**Data:**

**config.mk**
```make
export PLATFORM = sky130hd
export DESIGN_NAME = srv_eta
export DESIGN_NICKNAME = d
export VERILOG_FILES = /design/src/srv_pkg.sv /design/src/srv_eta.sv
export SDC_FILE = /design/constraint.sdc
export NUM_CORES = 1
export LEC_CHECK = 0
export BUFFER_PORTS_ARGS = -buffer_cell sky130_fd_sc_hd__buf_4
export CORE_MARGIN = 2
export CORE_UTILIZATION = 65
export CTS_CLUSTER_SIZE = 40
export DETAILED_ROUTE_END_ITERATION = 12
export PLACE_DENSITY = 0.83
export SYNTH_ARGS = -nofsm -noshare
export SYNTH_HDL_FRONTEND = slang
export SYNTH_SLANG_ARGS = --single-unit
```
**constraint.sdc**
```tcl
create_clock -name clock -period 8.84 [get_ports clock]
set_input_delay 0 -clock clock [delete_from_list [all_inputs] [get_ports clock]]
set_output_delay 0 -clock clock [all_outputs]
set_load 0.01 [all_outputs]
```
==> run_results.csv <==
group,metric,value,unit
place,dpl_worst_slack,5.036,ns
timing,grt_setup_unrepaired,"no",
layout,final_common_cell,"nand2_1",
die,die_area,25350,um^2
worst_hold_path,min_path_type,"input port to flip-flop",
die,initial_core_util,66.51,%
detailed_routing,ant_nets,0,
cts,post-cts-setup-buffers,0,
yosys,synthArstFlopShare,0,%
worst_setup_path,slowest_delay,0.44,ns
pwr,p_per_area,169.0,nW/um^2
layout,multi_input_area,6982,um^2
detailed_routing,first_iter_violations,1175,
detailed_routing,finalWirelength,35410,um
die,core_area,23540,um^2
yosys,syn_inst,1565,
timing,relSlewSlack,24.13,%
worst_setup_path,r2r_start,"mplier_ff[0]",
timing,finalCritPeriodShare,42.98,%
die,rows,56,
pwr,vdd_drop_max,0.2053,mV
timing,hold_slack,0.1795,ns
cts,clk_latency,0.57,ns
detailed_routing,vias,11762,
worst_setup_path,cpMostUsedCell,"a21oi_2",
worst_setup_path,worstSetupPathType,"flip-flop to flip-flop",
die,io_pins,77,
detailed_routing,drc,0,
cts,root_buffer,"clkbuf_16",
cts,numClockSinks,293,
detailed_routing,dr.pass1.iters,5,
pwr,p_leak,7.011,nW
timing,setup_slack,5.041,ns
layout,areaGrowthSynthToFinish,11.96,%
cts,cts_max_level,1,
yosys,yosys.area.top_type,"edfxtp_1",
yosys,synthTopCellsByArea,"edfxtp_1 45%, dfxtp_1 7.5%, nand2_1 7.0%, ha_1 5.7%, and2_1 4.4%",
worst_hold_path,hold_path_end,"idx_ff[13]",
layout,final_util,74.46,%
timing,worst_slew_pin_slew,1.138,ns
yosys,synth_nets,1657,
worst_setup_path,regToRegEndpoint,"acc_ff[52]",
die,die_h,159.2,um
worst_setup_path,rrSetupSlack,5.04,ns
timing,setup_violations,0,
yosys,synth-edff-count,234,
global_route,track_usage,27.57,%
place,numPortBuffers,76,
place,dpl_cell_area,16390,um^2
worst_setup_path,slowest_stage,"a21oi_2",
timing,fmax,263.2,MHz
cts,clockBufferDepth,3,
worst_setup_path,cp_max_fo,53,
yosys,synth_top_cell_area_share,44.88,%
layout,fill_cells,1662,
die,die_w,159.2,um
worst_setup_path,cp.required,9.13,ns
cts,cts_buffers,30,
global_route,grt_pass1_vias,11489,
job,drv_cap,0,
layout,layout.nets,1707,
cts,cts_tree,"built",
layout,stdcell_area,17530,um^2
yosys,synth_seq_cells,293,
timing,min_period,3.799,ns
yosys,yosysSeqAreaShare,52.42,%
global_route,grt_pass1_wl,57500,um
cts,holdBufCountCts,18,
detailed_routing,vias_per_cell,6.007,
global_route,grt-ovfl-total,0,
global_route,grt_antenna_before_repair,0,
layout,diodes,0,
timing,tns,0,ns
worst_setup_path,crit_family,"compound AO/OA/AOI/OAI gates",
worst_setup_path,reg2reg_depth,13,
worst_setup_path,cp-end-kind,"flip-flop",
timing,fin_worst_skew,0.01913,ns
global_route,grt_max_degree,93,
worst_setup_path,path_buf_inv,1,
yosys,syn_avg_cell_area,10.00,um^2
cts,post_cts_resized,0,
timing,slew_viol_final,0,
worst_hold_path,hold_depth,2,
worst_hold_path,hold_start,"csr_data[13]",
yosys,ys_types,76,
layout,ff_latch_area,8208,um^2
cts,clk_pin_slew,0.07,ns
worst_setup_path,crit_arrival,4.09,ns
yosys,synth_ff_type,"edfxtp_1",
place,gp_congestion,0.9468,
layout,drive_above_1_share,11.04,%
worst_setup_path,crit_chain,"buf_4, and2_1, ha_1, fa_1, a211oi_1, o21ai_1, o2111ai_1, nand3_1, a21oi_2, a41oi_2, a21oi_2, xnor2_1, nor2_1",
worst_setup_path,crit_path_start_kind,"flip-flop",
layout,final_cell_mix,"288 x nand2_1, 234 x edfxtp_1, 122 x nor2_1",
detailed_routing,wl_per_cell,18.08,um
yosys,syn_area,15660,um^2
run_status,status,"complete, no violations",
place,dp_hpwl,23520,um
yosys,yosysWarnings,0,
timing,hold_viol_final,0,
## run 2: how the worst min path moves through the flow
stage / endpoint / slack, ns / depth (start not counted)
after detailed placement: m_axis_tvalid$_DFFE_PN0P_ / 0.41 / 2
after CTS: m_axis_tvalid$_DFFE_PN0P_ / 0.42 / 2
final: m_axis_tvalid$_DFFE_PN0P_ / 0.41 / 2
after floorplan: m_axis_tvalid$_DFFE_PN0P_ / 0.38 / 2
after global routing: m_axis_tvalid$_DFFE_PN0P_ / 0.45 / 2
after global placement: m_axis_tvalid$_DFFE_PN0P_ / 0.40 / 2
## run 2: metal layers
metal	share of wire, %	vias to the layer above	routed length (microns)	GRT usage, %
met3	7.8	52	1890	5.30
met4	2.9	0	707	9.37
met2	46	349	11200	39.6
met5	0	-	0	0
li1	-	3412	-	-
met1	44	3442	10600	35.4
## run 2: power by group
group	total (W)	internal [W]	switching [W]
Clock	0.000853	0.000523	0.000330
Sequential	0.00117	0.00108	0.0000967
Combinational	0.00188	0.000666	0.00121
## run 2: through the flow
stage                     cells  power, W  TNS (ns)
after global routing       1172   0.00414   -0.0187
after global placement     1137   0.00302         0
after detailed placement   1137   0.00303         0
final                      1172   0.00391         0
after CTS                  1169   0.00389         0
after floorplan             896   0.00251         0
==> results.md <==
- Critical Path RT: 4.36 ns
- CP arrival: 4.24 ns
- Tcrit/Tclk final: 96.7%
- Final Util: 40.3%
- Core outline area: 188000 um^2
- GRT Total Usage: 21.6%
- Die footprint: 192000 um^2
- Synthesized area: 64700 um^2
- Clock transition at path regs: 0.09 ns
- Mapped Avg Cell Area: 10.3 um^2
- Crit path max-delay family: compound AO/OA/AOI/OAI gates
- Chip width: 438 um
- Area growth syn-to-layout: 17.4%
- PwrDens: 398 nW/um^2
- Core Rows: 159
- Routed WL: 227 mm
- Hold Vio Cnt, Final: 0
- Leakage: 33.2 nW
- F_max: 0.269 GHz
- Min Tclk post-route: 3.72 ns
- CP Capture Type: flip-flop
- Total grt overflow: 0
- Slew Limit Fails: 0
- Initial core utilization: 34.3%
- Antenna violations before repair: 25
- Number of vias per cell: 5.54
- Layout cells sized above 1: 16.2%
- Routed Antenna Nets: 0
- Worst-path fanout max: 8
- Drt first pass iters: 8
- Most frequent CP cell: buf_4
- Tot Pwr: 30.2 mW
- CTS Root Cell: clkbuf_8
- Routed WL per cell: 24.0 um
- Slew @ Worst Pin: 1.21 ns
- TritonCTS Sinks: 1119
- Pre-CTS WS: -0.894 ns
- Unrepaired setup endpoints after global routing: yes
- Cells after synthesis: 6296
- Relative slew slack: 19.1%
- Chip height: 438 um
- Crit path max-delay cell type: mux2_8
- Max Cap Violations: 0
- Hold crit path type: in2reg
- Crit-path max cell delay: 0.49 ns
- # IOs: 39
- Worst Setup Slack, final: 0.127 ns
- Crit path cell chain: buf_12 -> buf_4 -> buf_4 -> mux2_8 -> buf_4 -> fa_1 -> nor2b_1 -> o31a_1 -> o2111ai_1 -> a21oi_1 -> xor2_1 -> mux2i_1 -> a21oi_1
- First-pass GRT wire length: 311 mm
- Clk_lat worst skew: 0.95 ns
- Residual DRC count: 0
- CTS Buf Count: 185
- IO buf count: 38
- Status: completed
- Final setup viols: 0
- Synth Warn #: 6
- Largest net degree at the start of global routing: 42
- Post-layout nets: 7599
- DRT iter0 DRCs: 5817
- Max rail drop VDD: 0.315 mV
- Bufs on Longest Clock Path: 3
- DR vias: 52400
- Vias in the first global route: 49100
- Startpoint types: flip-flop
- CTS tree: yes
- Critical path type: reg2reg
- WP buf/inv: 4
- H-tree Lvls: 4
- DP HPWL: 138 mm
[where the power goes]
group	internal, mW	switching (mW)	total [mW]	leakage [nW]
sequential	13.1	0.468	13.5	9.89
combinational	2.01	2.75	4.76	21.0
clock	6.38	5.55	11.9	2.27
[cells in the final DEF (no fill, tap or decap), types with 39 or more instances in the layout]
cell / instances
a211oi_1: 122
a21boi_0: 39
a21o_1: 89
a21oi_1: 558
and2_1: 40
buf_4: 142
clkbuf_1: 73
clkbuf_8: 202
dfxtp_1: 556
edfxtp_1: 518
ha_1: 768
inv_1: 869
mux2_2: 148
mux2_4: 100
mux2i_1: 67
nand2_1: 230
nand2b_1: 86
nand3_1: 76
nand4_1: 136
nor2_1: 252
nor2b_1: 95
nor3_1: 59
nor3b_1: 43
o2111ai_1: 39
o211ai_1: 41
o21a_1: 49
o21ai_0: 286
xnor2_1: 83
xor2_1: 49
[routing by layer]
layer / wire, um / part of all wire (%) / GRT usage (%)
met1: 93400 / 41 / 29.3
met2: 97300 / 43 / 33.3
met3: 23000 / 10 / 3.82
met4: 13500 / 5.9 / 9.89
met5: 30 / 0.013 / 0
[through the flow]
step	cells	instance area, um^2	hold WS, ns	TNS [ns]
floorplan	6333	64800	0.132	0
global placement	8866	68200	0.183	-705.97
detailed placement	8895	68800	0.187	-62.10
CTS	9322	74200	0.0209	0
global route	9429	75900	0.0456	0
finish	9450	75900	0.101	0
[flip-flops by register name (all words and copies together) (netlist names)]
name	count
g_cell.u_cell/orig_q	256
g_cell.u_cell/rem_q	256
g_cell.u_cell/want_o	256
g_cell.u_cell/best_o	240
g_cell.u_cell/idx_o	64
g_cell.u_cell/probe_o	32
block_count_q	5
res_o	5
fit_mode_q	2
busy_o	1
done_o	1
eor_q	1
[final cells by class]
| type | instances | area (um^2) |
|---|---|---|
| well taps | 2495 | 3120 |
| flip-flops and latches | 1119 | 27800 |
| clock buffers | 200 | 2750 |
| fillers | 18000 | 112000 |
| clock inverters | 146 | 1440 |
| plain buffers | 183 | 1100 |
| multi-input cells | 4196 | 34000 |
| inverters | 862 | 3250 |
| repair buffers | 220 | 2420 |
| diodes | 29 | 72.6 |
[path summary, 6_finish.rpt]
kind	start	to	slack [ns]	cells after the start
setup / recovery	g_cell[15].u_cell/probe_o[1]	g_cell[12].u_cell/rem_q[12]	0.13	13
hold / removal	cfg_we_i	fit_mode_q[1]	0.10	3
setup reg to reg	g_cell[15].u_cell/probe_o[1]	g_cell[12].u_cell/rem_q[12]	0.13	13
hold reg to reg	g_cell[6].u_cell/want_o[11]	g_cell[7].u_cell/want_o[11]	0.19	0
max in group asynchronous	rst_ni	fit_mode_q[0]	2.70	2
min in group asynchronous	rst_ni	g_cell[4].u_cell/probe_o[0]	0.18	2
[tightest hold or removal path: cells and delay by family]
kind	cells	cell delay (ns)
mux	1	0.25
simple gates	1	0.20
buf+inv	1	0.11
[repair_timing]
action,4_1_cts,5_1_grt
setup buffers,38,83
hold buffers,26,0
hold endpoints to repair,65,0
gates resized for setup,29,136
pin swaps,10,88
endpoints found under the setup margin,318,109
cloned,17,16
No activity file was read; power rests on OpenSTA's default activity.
## src/rtl/ffba_pkg.sv

```systemverilog
// Shared constants, opcodes and the step-unit flag type of the first-fit block allocator.
// No dependencies; imported by ffba_step, the allocator core and the checker.
`timescale 1ns / 1ps
`default_nettype none

package ffba_pkg;

   // Default arena geometry
   localparam int ARENA_BYTES_DEF   = 4096;
   localparam int GRANULE_BYTES_DEF = 16;

   // Fixed field widths
   localparam int REQ_W      = 16;   // request_bytes
   localparam int OFFSET_W   = 12;   // payload_offset
   localparam int REQ_DATA_W = 16;   // request tdata, whole bytes
   localparam int RSP_DATA_W = 16;   // result tdata, whole bytes

   // Opcodes carried in the request tuser
   localparam logic OP_INIT  = 1'b0;
   localparam logic OP_ALLOC = 1'b1;

   // Flags from the header step unit
   typedef struct packed {
      logic fit;        // free and large enough
      logic split;      // remainder holds a header and one granule
      logic rest_ok;    // remainder header lies inside the arena
      logic exhausted;  // next header lies beyond the arena
   } ffba_step_flags_type;

endpackage : ffba_pkg

`default_nettype wire

```

## src/rtl/ffba_ram.sv

```systemverilog
// Generic single-port RAM with registered read data.
// No dependencies; holds the allocator's header store.
`timescale 1ns / 1ps
`default_nettype none

module ffba_ram #(
   parameter int WIDTH = 9,
   parameter int DEPTH = 256
) (
   input  wire logic                     clock,
   input  wire logic                     we,
   input  wire logic [$clog2(DEPTH)-1:0] addr,
   input  wire logic [WIDTH-1:0]         wdata,
   output logic      [WIDTH-1:0]         rdata
);

   logic [WIDTH-1:0] mem [DEPTH];
   logic [WIDTH-1:0] rdata_ff;

   always_ff @(posedge clock) begin
      if (we) begin
         mem[addr] <= wdata;
      end
      rdata_ff <= mem[addr];
   end

   assign rdata = rdata_ff;

endmodule : ffba_ram

`default_nettype wire

```

## src/rtl/ffba_step.sv

```systemverilog
// Shared compare/add unit: judges one block header against the request.
// Depends on ffba_pkg for the flag struct.
`timescale 1ns / 1ps
`default_nettype none

module ffba_step
   import ffba_pkg::*;
#(
   parameter int GRANULES = 256,
   parameter int IDX_W    = 8,
   parameter int NEED_W   = 13
) (
   input  wire logic [IDX_W:0]    pos,
   input  wire logic              hdr_free,
   input  wire logic [IDX_W-1:0]  hdr_size,
   input  wire logic [NEED_W-1:0] need,
   output ffba_step_flags_type    flags,
   output logic      [IDX_W:0]    next_pos,
   output logic      [IDX_W:0]    rest_pos,
   output logic      [IDX_W-1:0]  rest_size
);

   localparam int POS_W = IDX_W + 1;
   localparam int CMP_W = ((IDX_W > NEED_W) ? IDX_W : NEED_W) + 2;

   logic [CMP_W-1:0] size_c;
   logic [CMP_W-1:0] need_c;

   always_comb begin
      size_c = CMP_W'(hdr_size);
      need_c = CMP_W'(need);

      flags.fit   = hdr_free && (size_c >= need_c);
      flags.split = size_c >= (need_c + CMP_W'(2));

      // only meaningful on a fit, where need is below the granule count
      rest_pos      = pos + POS_W'(1) + POS_W'(need);
      flags.rest_ok = rest_pos < POS_W'(GRANULES);
      rest_size     = hdr_size - IDX_W'(need) - IDX_W'(1);

      next_pos        = pos + POS_W'(1) + POS_W'(hdr_size);
      flags.exhausted = next_pos >= POS_W'(GRANULES);
   end

endmodule : ffba_step

`default_nettype wire

```

## src/rtl/first_fit_block_allocator_core.sv

```systemverilog
// First-fit block allocator over an arena of fixed-size granules, header walk in a RAM.
// Depends on ffba_pkg, ffba_ram and ffba_step.
`timescale 1ns / 1ps
`default_nettype none

// Sequence: a reinitialise goes from S_IDLE straight to S_DONE; an allocate visiting k
//   headers passes S_READ and S_EVAL once per header, then S_DONE when nothing fits,
//   S_MARK and S_DONE for a grant, and S_SPLIT, S_MARK and S_DONE with a split. Every
//   block spans at least two granules, so k <= GRANULES/2.
// One item at a time; each header step is a RAM read, then a compare of the header read.
// req_tready is high only while the sequencer idles; a waiting result holds the next one.
// Reset (synchronous, active high) clears the sequencer and the result valid flag and marks
//   entry 0 as the single free block; the header RAM itself is not cleared.

module first_fit_block_allocator_core
   import ffba_pkg::*;
#(
   parameter int ARENA_BYTES   = ARENA_BYTES_DEF,
   parameter int GRANULE_BYTES = GRANULE_BYTES_DEF
) (
   input  wire logic                  clock,
   input  wire logic                  reset,
   // request channel
   input  wire logic                  req_tvalid,
   output logic                       req_tready,
   input  wire logic [REQ_DATA_W-1:0] req_tdata,   // [15:0] request_bytes
   input  wire logic [0:0]            req_tuser,   // [0] opcode
   // result channel
   output logic                       rsp_tvalid,
   input  wire logic                  rsp_tready,
   output logic      [RSP_DATA_W-1:0] rsp_tdata,   // [11:0] payload_offset, [15:12] zero
   output logic      [0:0]            rsp_tuser    // [0] granted
);

   localparam int GRANULES = ARENA_BYTES / GRANULE_BYTES;
   localparam int IDX_W    = $clog2(GRANULES);
   localparam int POS_W    = IDX_W + 1;
   localparam int HDR_W    = IDX_W + 1;          // {free, size}
   localparam int SHIFT    = $clog2(GRANULE_BYTES);
   localparam int NEED_W   = REQ_W + 1 - SHIFT;

   typedef enum logic [5:0] {
      S_IDLE  = 6'b000001,
      S_READ  = 6'b000010,   // issue header read at the walk position
      S_EVAL  = 6'b000100,   // judge the header just read
      S_SPLIT = 6'b001000,   // write the free header of the remainder
      S_MARK  = 6'b010000,   // write the taken header
      S_DONE  = 6'b100000    // hand the result to the output register
   } state_type;

   state_type state_ff, state_in;

   logic [POS_W-1:0]    pos_ff, pos_in;
   logic [NEED_W-1:0]   need_ff, need_in;
   logic [IDX_W-1:0]    rest_addr_ff, rest_addr_in;
   logic [IDX_W-1:0]    rest_size_ff, rest_size_in;
   logic [IDX_W-1:0]    mark_size_ff, mark_size_in;
   logic                res_granted_ff, res_granted_in;
   logic [OFFSET_W-1:0] res_offset_ff, res_offset_in;
   logic                rsp_valid_ff, rsp_valid_in;
   logic                rsp_granted_ff, rsp_granted_in;
   logic [OFFSET_W-1:0] rsp_offset_ff, rsp_offset_in;
   logic                fresh_ff, fresh_in;         // entry 0 still holds the whole-arena block
   logic                rd_fresh_ff, rd_fresh_in;

   logic                req_fire;
   logic [REQ_W-1:0]    req_nz;
   logic [REQ_W:0]      req_round;
   logic                ram_we;
   logic [IDX_W-1:0]    ram_addr;
   logic [HDR_W-1:0]    ram_wdata;
   logic [HDR_W-1:0]    ram_rdata;
   logic                hdr_free;
   logic [IDX_W-1:0]    hdr_size;
   logic [31:0]         off_wide;
   logic                slot_free;

   ffba_step_flags_type step_flags;
   logic [POS_W-1:0]    step_next;
   logic [POS_W-1:0]    step_rest_pos;
   logic [IDX_W-1:0]    step_rest_size;

   assign req_tready = (state_ff == S_IDLE);
   assign req_fire   = req_tvalid && req_tready;
   assign slot_free  = !rsp_valid_ff || rsp_tready;

   // Round the request up to whole granules; zero counts as one granule
   assign req_nz    = (req_tdata == '0) ? REQ_W'(1) : req_tdata[REQ_W-1:0];
   assign req_round = {1'b0, req_nz} + (REQ_W + 1)'(GRANULE_BYTES - 1);

   // Header store: the remainder header is written in S_SPLIT, the taken one in S_MARK
   always_comb begin
      ram_we    = (state_ff == S_SPLIT) || (state_ff == S_MARK);
      ram_addr  = pos_ff[IDX_W-1:0];
      ram_wdata = {1'b0, mark_size_ff};
      if (state_ff == S_SPLIT) begin
         ram_addr  = rest_addr_ff;
         ram_wdata = {1'b1, rest_size_ff};
      end
   end

   ffba_ram #(
      .WIDTH (HDR_W),
      .DEPTH (GRANULES)
   ) u_hdr_ram (
      .clock (clock),
      .we    (ram_we),
      .addr  (ram_addr),
      .wdata (ram_wdata),
      .rdata (ram_rdata)
   );

   // The walk only ever lands on entry 0 or on a header written since the last reset or
   // reinitialise, so only entry 0 needs a reset value: the single free block.
   always_comb begin
      if (rd_fresh_ff) begin
         hdr_free = 1'b1;
         hdr_size = IDX_W'(GRANULES - 1);
      end else begin
         hdr_free = ram_rdata[IDX_W];
         hdr_size = ram_rdata[IDX_W-1:0];
      end
   end

   ffba_step #(
      .GRANULES (GRANULES),
      .IDX_W    (IDX_W),
      .NEED_W   (NEED_W)
   ) u_step (
      .pos       (pos_ff),
      .hdr_free  (hdr_free),
      .hdr_size  (hdr_size),
      .need      (need_ff),
      .flags     (step_flags),
      .next_pos  (step_next),
      .rest_pos  (step_rest_pos),
      .rest_size (step_rest_size)
   );

   // Payload starts one granule past the header; keep the low offset bits
   assign off_wide = 32'(pos_ff + POS_W'(1)) << SHIFT;

   always_comb begin
      state_in       = state_ff;
      pos_in         = pos_ff;
      need_in        = need_ff;
      rest_addr_in   = rest_addr_ff;
      rest_size_in   = rest_size_ff;
      mark_size_in   = mark_size_ff;
      res_granted_in = res_granted_ff;
      res_offset_in  = res_offset_ff;
      rsp_valid_in   = rsp_valid_ff && !rsp_tready;
      rsp_granted_in = rsp_granted_ff;
      rsp_offset_in  = rsp_offset_ff;
      fresh_in       = fresh_ff;

      // Note whether this read hits the untouched entry 0; drop the mark once it is written
      rd_fresh_in = fresh_ff && (ram_addr == '0);
      if (ram_we && (ram_addr == '0)) begin
         fresh_in = 1'b0;
      end

      case (state_ff)
         S_IDLE: begin
            if (req_fire) begin
               pos_in         = '0;
               need_in        = NEED_W'(req_round >> SHIFT);
               res_granted_in = 1'b0;
               res_offset_in  = '0;
               if (req_tuser[0] == OP_INIT) begin
                  // entry 0 reads as one free block again; older headers become unreachable
                  fresh_in = 1'b1;
                  state_in = S_DONE;
               end else begin
                  state_in = S_READ;
               end
            end
         end
         S_READ: begin
            state_in = S_EVAL;
         end
         S_EVAL: begin
            if (step_flags.fit) begin
               rest_addr_in = step_rest_pos[IDX_W-1:0];
               rest_size_in = step_rest_size;
               mark_size_in = step_flags.split ? IDX_W'(need_ff) : hdr_size;
               state_in     = (step_flags.split && step_flags.rest_ok) ? S_SPLIT : S_MARK;
            end else if (step_flags.exhausted) begin
               state_in = S_DONE;
            end else begin
               pos_in   = step_next;
               state_in = S_READ;
            end
         end
         S_SPLIT: begin
            state_in = S_MARK;
         end
         S_MARK: begin
            res_granted_in = 1'b1;
            res_offset_in  = off_wide[OFFSET_W-1:0];
            state_in       = S_DONE;
         end
         S_DONE: begin
            // hold until the output register is free
            if (slot_free) begin
               rsp_valid_in   = 1'b1;
               rsp_granted_in = res_granted_ff;
               rsp_offset_in  = res_offset_ff;
               state_in       = S_IDLE;
            end
         end
         default: begin
            state_in = S_IDLE;
         end
      endcase
   end

   always_ff @(posedge clock) begin
      if (reset) begin
         state_ff     <= S_IDLE;
         rsp_valid_ff <= 1'b0;
         fresh_ff     <= 1'b1;
      end else begin
         state_ff     <= state_in;
         rsp_valid_ff <= rsp_valid_in;
         fresh_ff     <= fresh_in;
      end
      pos_ff         <= pos_in;
      need_ff        <= need_in;
      rest_addr_ff   <= rest_addr_in;
      rest_size_ff   <= rest_size_in;
      mark_size_ff   <= mark_size_in;
      res_granted_ff <= res_granted_in;
      res_offset_ff  <= res_offset_in;
      rsp_granted_ff <= rsp_granted_in;
      rsp_offset_ff  <= rsp_offset_in;
      rd_fresh_ff    <= rd_fresh_in;
   end

   assign rsp_tvalid = rsp_valid_ff;
   assign rsp_tdata  = RSP_DATA_W'(rsp_offset_ff);
   assign rsp_tuser  = rsp_granted_ff;

endmodule : first_fit_block_allocator_core

`default_nettype wire

```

**Requirement:**
In the listing above, locate the line containing "18000 | 112000 |" and the line containing "max in group", then transcribe both and every line between them verbatim.

**Written reply:**
| fillers | 18000 | 112000 |
| clock inverters | 146 | 1440 |
| plain buffers | 183 | 1100 |
| multi-input cells | 4196 | 34000 |
| inverters | 862 | 3250 |
| repair buffers | 220 | 2420 |
| diodes | 29 | 72.6 |
[path summary, 6_finish.rpt]
kind	start	to	slack [ns]	cells after the start
setup / recovery	g_cell[15].u_cell/probe_o[1]	g_cell[12].u_cell/rem_q[12]	0.13	13
hold / removal	cfg_we_i	fit_mode_q[1]	0.10	3
setup reg to reg	g_cell[15].u_cell/probe_o[1]	g_cell[12].u_cell/rem_q[12]	0.13	13
hold reg to reg	g_cell[6].u_cell/want_o[11]	g_cell[7].u_cell/want_o[11]	0.19	0
max in group asynchronous	rst_ni	fit_mode_q[0]	2.70	2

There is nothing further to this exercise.